» Brief
Whatever the records say, repeat them exactly as given.

(Data under study begins)

[src/rtl/apb_regfile_completer.sv]
// ---------------------------------------------------------------------------
// apb_regfile_completer
//
// APB completer holding DEPTH 8-bit registers. Every transfer is stretched by
// WAIT_CYCLES wait states (access-phase cycles with pready low), so the
// completion edge lands WAIT_CYCLES+2 cycles after the setup cycle.
// Addresses at or above DEPTH are out of range: reads return 0x00 and writes
// are discarded.
//
// Optional feature (compile-time macro APB_COMPLETER_PSLVERR_EN):
//   defined   - pslverr is high in the pready-high cycle of an out-of-range
//               transfer
//   undefined - pslverr is tied low
//
// Parameters:
//   DEPTH       number of registers, 1..256
//   WAIT_CYCLES wait states per transfer, 0..15
//
// Ports:
//   pclk     in   bus clock, rising edge
//   prstn    in   asynchronous reset, active HIGH despite its name
//   psel     in   completer select
//   penable  in   access-phase strobe
//   pwrite   in   1 = write, 0 = read (captured in the setup cycle)
//   paddr    in   8-bit register address (captured in the setup cycle)
//   pwdata   in   8-bit write data (captured in the setup cycle)
//   prdata   out  read data, valid while pready is high on a read
//   pready   out  registered transfer-complete
//   pslverr  out  registered error response
// ---------------------------------------------------------------------------
module apb_regfile_completer #(
    parameter int DEPTH       = 16,
    parameter int WAIT_CYCLES = 2
) (
    input  logic       pclk,
    input  logic       prstn,
    input  logic       psel,
    input  logic       penable,
    input  logic       pwrite,
    input  logic [7:0] paddr,
    input  logic [7:0] pwdata,
    output logic [7:0] prdata,
    output logic       pready,
    output logic       pslverr
);

    localparam int IDX_W = (DEPTH > 1) ? $clog2(DEPTH) : 1;

    // IDLE watches for a setup cycle; SETUP is the first access cycle after
    // the request was captured; ACCESS covers the remaining access cycles.
    typedef enum logic [1:0] {
        IDLE,
        SETUP,
        ACCESS
    } state_t;

    state_t      state;
    state_t      state_next;
    logic [7:0]  regs [DEPTH];
    logic [7:0]  addr_q;
    logic [7:0]  addr_next;
    logic [7:0]  wdata_q;
    logic [7:0]  wdata_next;
    logic        write_q;
    logic        write_next;
    logic [3:0]  count;
    logic [3:0]  count_next;
    logic [7:0]  prdata_next;
    logic        load_ready;
    logic        complete;
    logic        commit;
    logic        wr_in_range;
    logic [7:0]  rd_addr;
    logic        rd_write;
    logic        rd_in_range;
    logic [7:0]  rd_data;

    // A transfer finishes when the master is still in the access phase and
    // pready is already high; only in-range writes touch the register file.
    assign complete    = (state != IDLE) && psel && penable && pready;
    assign wr_in_range = ({1'b0, addr_q} < 9'(DEPTH));
    assign commit      = complete && write_q && wr_in_range;

    // pready rises on the same edge that leaves IDLE when there are no wait
    // states, before addr_q/write_q are loaded, so the read lookup takes the
    // live bus values in IDLE and the captured ones afterwards.
    assign rd_addr     = (state == IDLE) ? paddr  : addr_q;
    assign rd_write    = (state == IDLE) ? pwrite : write_q;
    assign rd_in_range = ({1'b0, rd_addr} < 9'(DEPTH));
    assign rd_data     = rd_in_range ? regs[rd_addr[IDX_W-1:0]] : 8'h00;

    // State register plus the captured request, counter and registered
    // outputs. pready is high for exactly one cycle per completed transfer,
    // so it simply follows load_ready.
    always_ff @(posedge pclk or posedge prstn) begin
        if (prstn) begin
            state   <= IDLE;
            addr_q  <= 8'h00;
            wdata_q <= 8'h00;
            write_q <= 1'b0;
            count   <= 4'd0;
            prdata  <= 8'h00;
            pready  <= 1'b0;
        end else begin
            state   <= state_next;
            addr_q  <= addr_next;
            wdata_q <= wdata_next;
            write_q <= write_next;
            count   <= count_next;
            prdata  <= prdata_next;
            pready  <= load_ready;
        end
    end

    // Next-state logic. The counter starts at WAIT_CYCLES and pready is
    // scheduled on the edge where it steps from 1 to 0, which puts pready
    // in access cycle WAIT_CYCLES+1. Completion or a dropped psel/penable
    // returns to IDLE, where a back-to-back setup is picked up at once.
    always_comb begin
        state_next  = state;
        addr_next   = addr_q;
        wdata_next  = wdata_q;
        write_next  = write_q;
        count_next  = count;
        load_ready  = 1'b0;
        prdata_next = prdata;
        case (state)
            IDLE: begin
                if (psel && !penable) begin
                    state_next = SETUP;
                    addr_next  = paddr;
                    wdata_next = pwdata;
                    write_next = pwrite;
                    count_next = 4'(WAIT_CYCLES);
                    load_ready = (WAIT_CYCLES == 0);
                end
            end
            SETUP, ACCESS: begin
                if (complete || !(psel && penable)) begin
                    state_next = IDLE;
                end else begin
                    state_next = ACCESS;
                    if (count != 4'd0) begin
                        count_next = count - 4'd1;
                    end
                    load_ready = (count == 4'd1);
                end
            end
            default: begin
                state_next = IDLE;
            end
        endcase
        if (load_ready && !rd_write) begin
            prdata_next = rd_data;
        end
    end

    // Register file; a write lands on its completion edge, so a following
    // setup already sees the new contents.
    always_ff @(posedge pclk or posedge prstn) begin
        if (prstn) begin
            for (int i = 0; i < DEPTH; i++) begin
                regs[i] <= 8'h00;
            end
        end else if (commit) begin
            regs[addr_q[IDX_W-1:0]] <= wdata_q;
        end
    end

`ifdef APB_COMPLETER_PSLVERR_EN
    // Error flag shares pready's one-cycle window.
    always_ff @(posedge pclk or posedge prstn) begin
        if (prstn) begin
            pslverr <= 1'b0;
        end else begin
            pslverr <= load_ready && !rd_in_range;
        end
    end
`else
    assign pslverr = 1'b0;
`endif

endmodule

[config.mk]
export PLATFORM = sky130hd
export DESIGN_NAME = apb_regfile_completer
export DESIGN_NICKNAME = d
export VERILOG_FILES = /design/src/rtl/apb_regfile_completer.sv
export SDC_FILE = /design/constraint.sdc
export NUM_CORES = 1
export LEC_CHECK = 0
export BUFFER_PORTS_ARGS = -buffer_cell sky130_fd_sc_hd__buf_2
export CELL_PAD_IN_SITES_DETAIL_PLACEMENT = 1
export CELL_PAD_IN_SITES_GLOBAL_PLACEMENT = 1
export CORE_MARGIN = 5
export CORE_UTILIZATION = 45
export CTS_BUF_LIST = sky130_fd_sc_hd__clkbuf_2 sky130_fd_sc_hd__clkbuf_4 sky130_fd_sc_hd__clkbuf_8
export DETAILED_ROUTE_END_ITERATION = 6
export PLACE_DENSITY = 0.73
export SLEW_MARGIN = 20
export SYNTH_ARGS = -nofsm -noshare
export SYNTH_HDL_FRONTEND = slang
export SYNTH_SLANG_ARGS = --single-unit
export TNS_END_PERCENT = 30
[constraint.sdc]
create_clock -name pclk -period 7.45 [get_ports pclk]
set_input_delay 1.1175 -clock pclk [delete_from_list [all_inputs] [get_ports pclk]]
set_output_delay 1.1175 -clock pclk [all_outputs]
set_load 0.01 [all_outputs]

(Data under study ends)

» Reply to the exercise
[src/rtl/apb_regfile_completer.sv]
// ---------------------------------------------------------------------------
// apb_regfile_completer
//
// APB completer holding DEPTH 8-bit registers. Every transfer is stretched by
// WAIT_CYCLES wait states (access-phase cycles with pready low), so the
// completion edge lands WAIT_CYCLES+2 cycles after the setup cycle.
// Addresses at or above DEPTH are out of range: reads return 0x00 and writes
// are discarded.
//
// Optional feature (compile-time macro APB_COMPLETER_PSLVERR_EN):
//   defined   - pslverr is high in the pready-high cycle of an out-of-range
//               transfer
//   undefined - pslverr is tied low
//
// Parameters:
//   DEPTH       number of registers, 1..256
//   WAIT_CYCLES wait states per transfer, 0..15
//
// Ports:
//   pclk     in   bus clock, rising edge
//   prstn    in   asynchronous reset, active HIGH despite its name
//   psel     in   completer select
//   penable  in   access-phase strobe
//   pwrite   in   1 = write, 0 = read (captured in the setup cycle)
//   paddr    in   8-bit register address (captured in the setup cycle)
//   pwdata   in   8-bit write data (captured in the setup cycle)
//   prdata   out  read data, valid while pready is high on a read
//   pready   out  registered transfer-complete
//   pslverr  out  registered error response
// ---------------------------------------------------------------------------
module apb_regfile_completer #(
    parameter int DEPTH       = 16,
    parameter int WAIT_CYCLES = 2
) (
    input  logic       pclk,
    input  logic       prstn,
    input  logic       psel,
    input  logic       penable,
    input  logic       pwrite,
    input  logic [7:0] paddr,
    input  logic [7:0] pwdata,
    output logic [7:0] prdata,
    output logic       pready,
    output logic       pslverr
);

    localparam int IDX_W = (DEPTH > 1) ? $clog2(DEPTH) : 1;

    // IDLE watches for a setup cycle; SETUP is the first access cycle after
    // the request was captured; ACCESS covers the remaining access cycles.
    typedef enum logic [1:0] {
        IDLE,
        SETUP,
        ACCESS
    } state_t;

    state_t      state;
    state_t      state_next;
    logic [7:0]  regs [DEPTH];
    logic [7:0]  addr_q;
    logic [7:0]  addr_next;
    logic [7:0]  wdata_q;
    logic [7:0]  wdata_next;
    logic        write_q;
    logic        write_next;
    logic [3:0]  count;
    logic [3:0]  count_next;
    logic [7:0]  prdata_next;
    logic        load_ready;
    logic        complete;
    logic        commit;
    logic        wr_in_range;
    logic [7:0]  rd_addr;
    logic        rd_write;
    logic        rd_in_range;
    logic [7:0]  rd_data;

    // A transfer finishes when the master is still in the access phase and
    // pready is already high; only in-range writes touch the register file.
    assign complete    = (state != IDLE) && psel && penable && pready;
    assign wr_in_range = ({1'b0, addr_q} < 9'(DEPTH));
    assign commit      = complete && write_q && wr_in_range;

    // pready rises on the same edge that leaves IDLE when there are no wait
    // states, before addr_q/write_q are loaded, so the read lookup takes the
    // live bus values in IDLE and the captured ones afterwards.
    assign rd_addr     = (state == IDLE) ? paddr  : addr_q;
    assign rd_write    = (state == IDLE) ? pwrite : write_q;
    assign rd_in_range = ({1'b0, rd_addr} < 9'(DEPTH));
    assign rd_data     = rd_in_range ? regs[rd_addr[IDX_W-1:0]] : 8'h00;

    // State register plus the captured request, counter and registered
    // outputs. pready is high for exactly one cycle per completed transfer,
    // so it simply follows load_ready.
    always_ff @(posedge pclk or posedge prstn) begin
        if (prstn) begin
            state   <= IDLE;
            addr_q  <= 8'h00;
            wdata_q <= 8'h00;
            write_q <= 1'b0;
            count   <= 4'd0;
            prdata  <= 8'h00;
            pready  <= 1'b0;
        end else begin
            state   <= state_next;
            addr_q  <= addr_next;
            wdata_q <= wdata_next;
            write_q <= write_next;
            count   <= count_next;
            prdata  <= prdata_next;
            pready  <= load_ready;
        end
    end

    // Next-state logic. The counter starts at WAIT_CYCLES and pready is
    // scheduled on the edge where it steps from 1 to 0, which puts pready
    // in access cycle WAIT_CYCLES+1. Completion or a dropped psel/penable
    // returns to IDLE, where a back-to-back setup is picked up at once.
    always_comb begin
        state_next  = state;
        addr_next   = addr_q;
        wdata_next  = wdata_q;
        write_next  = write_q;
        count_next  = count;
        load_ready  = 1'b0;
        prdata_next = prdata;
        case (state)
            IDLE: begin
                if (psel && !penable) begin
                    state_next = SETUP;
                    addr_next  = paddr;
                    wdata_next = pwdata;
                    write_next = pwrite;
                    count_next = 4'(WAIT_CYCLES);
                    load_ready = (WAIT_CYCLES == 0);
                end
            end
            SETUP, ACCESS: begin
                if (complete || !(psel && penable)) begin
                    state_next = IDLE;
                end else begin
                    state_next = ACCESS;
                    if (count != 4'd0) begin
                        count_next = count - 4'd1;
                    end
                    load_ready = (count == 4'd1);
                end
            end
            default: begin
                state_next = IDLE;
            end
        endcase
        if (load_ready && !rd_write) begin
            prdata_next = rd_data;
        end
    end

    // Register file; a write lands on its completion edge, so a following
    // setup already sees the new contents.
    always_ff @(posedge pclk or posedge prstn) begin
        if (prstn) begin
            for (int i = 0; i < DEPTH; i++) begin
                regs[i] <= 8'h00;
            end
        end else if (commit) begin
            regs[addr_q[IDX_W-1:0]] <= wdata_q;
        end
    end

`ifdef APB_COMPLETER_PSLVERR_EN
    // Error flag shares pready's one-cycle window.
    always_ff @(posedge pclk or posedge prstn) begin
        if (prstn) begin
            pslverr <= 1'b0;
        end else begin
            pslverr <= load_ready && !rd_in_range;
        end
    end
`else
    assign pslverr = 1'b0;
`endif

endmodule

[config.mk]
export PLATFORM = sky130hd
export DESIGN_NAME = apb_regfile_completer
export DESIGN_NICKNAME = d
export VERILOG_FILES = /design/src/rtl/apb_regfile_completer.sv
export SDC_FILE = /design/constraint.sdc
export NUM_CORES = 1
export LEC_CHECK = 0
export BUFFER_PORTS_ARGS = -buffer_cell sky130_fd_sc_hd__buf_2
export CELL_PAD_IN_SITES_DETAIL_PLACEMENT = 1
export CELL_PAD_IN_SITES_GLOBAL_PLACEMENT = 1
export CORE_MARGIN = 5
export CORE_UTILIZATION = 45
export CTS_BUF_LIST = sky130_fd_sc_hd__clkbuf_2 sky130_fd_sc_hd__clkbuf_4 sky130_fd_sc_hd__clkbuf_8
export DETAILED_ROUTE_END_ITERATION = 6
export PLACE_DENSITY = 0.73
export SLEW_MARGIN = 20
export SYNTH_ARGS = -nofsm -noshare
export SYNTH_HDL_FRONTEND = slang
export SYNTH_SLANG_ARGS = --single-unit
export TNS_END_PERCENT = 30
[constraint.sdc]
create_clock -name pclk -period 7.45 [get_ports pclk]
set_input_delay 1.1175 -clock pclk [delete_from_list [all_inputs] [get_ports pclk]]
set_output_delay 1.1175 -clock pclk [all_outputs]
set_load 0.01 [all_outputs]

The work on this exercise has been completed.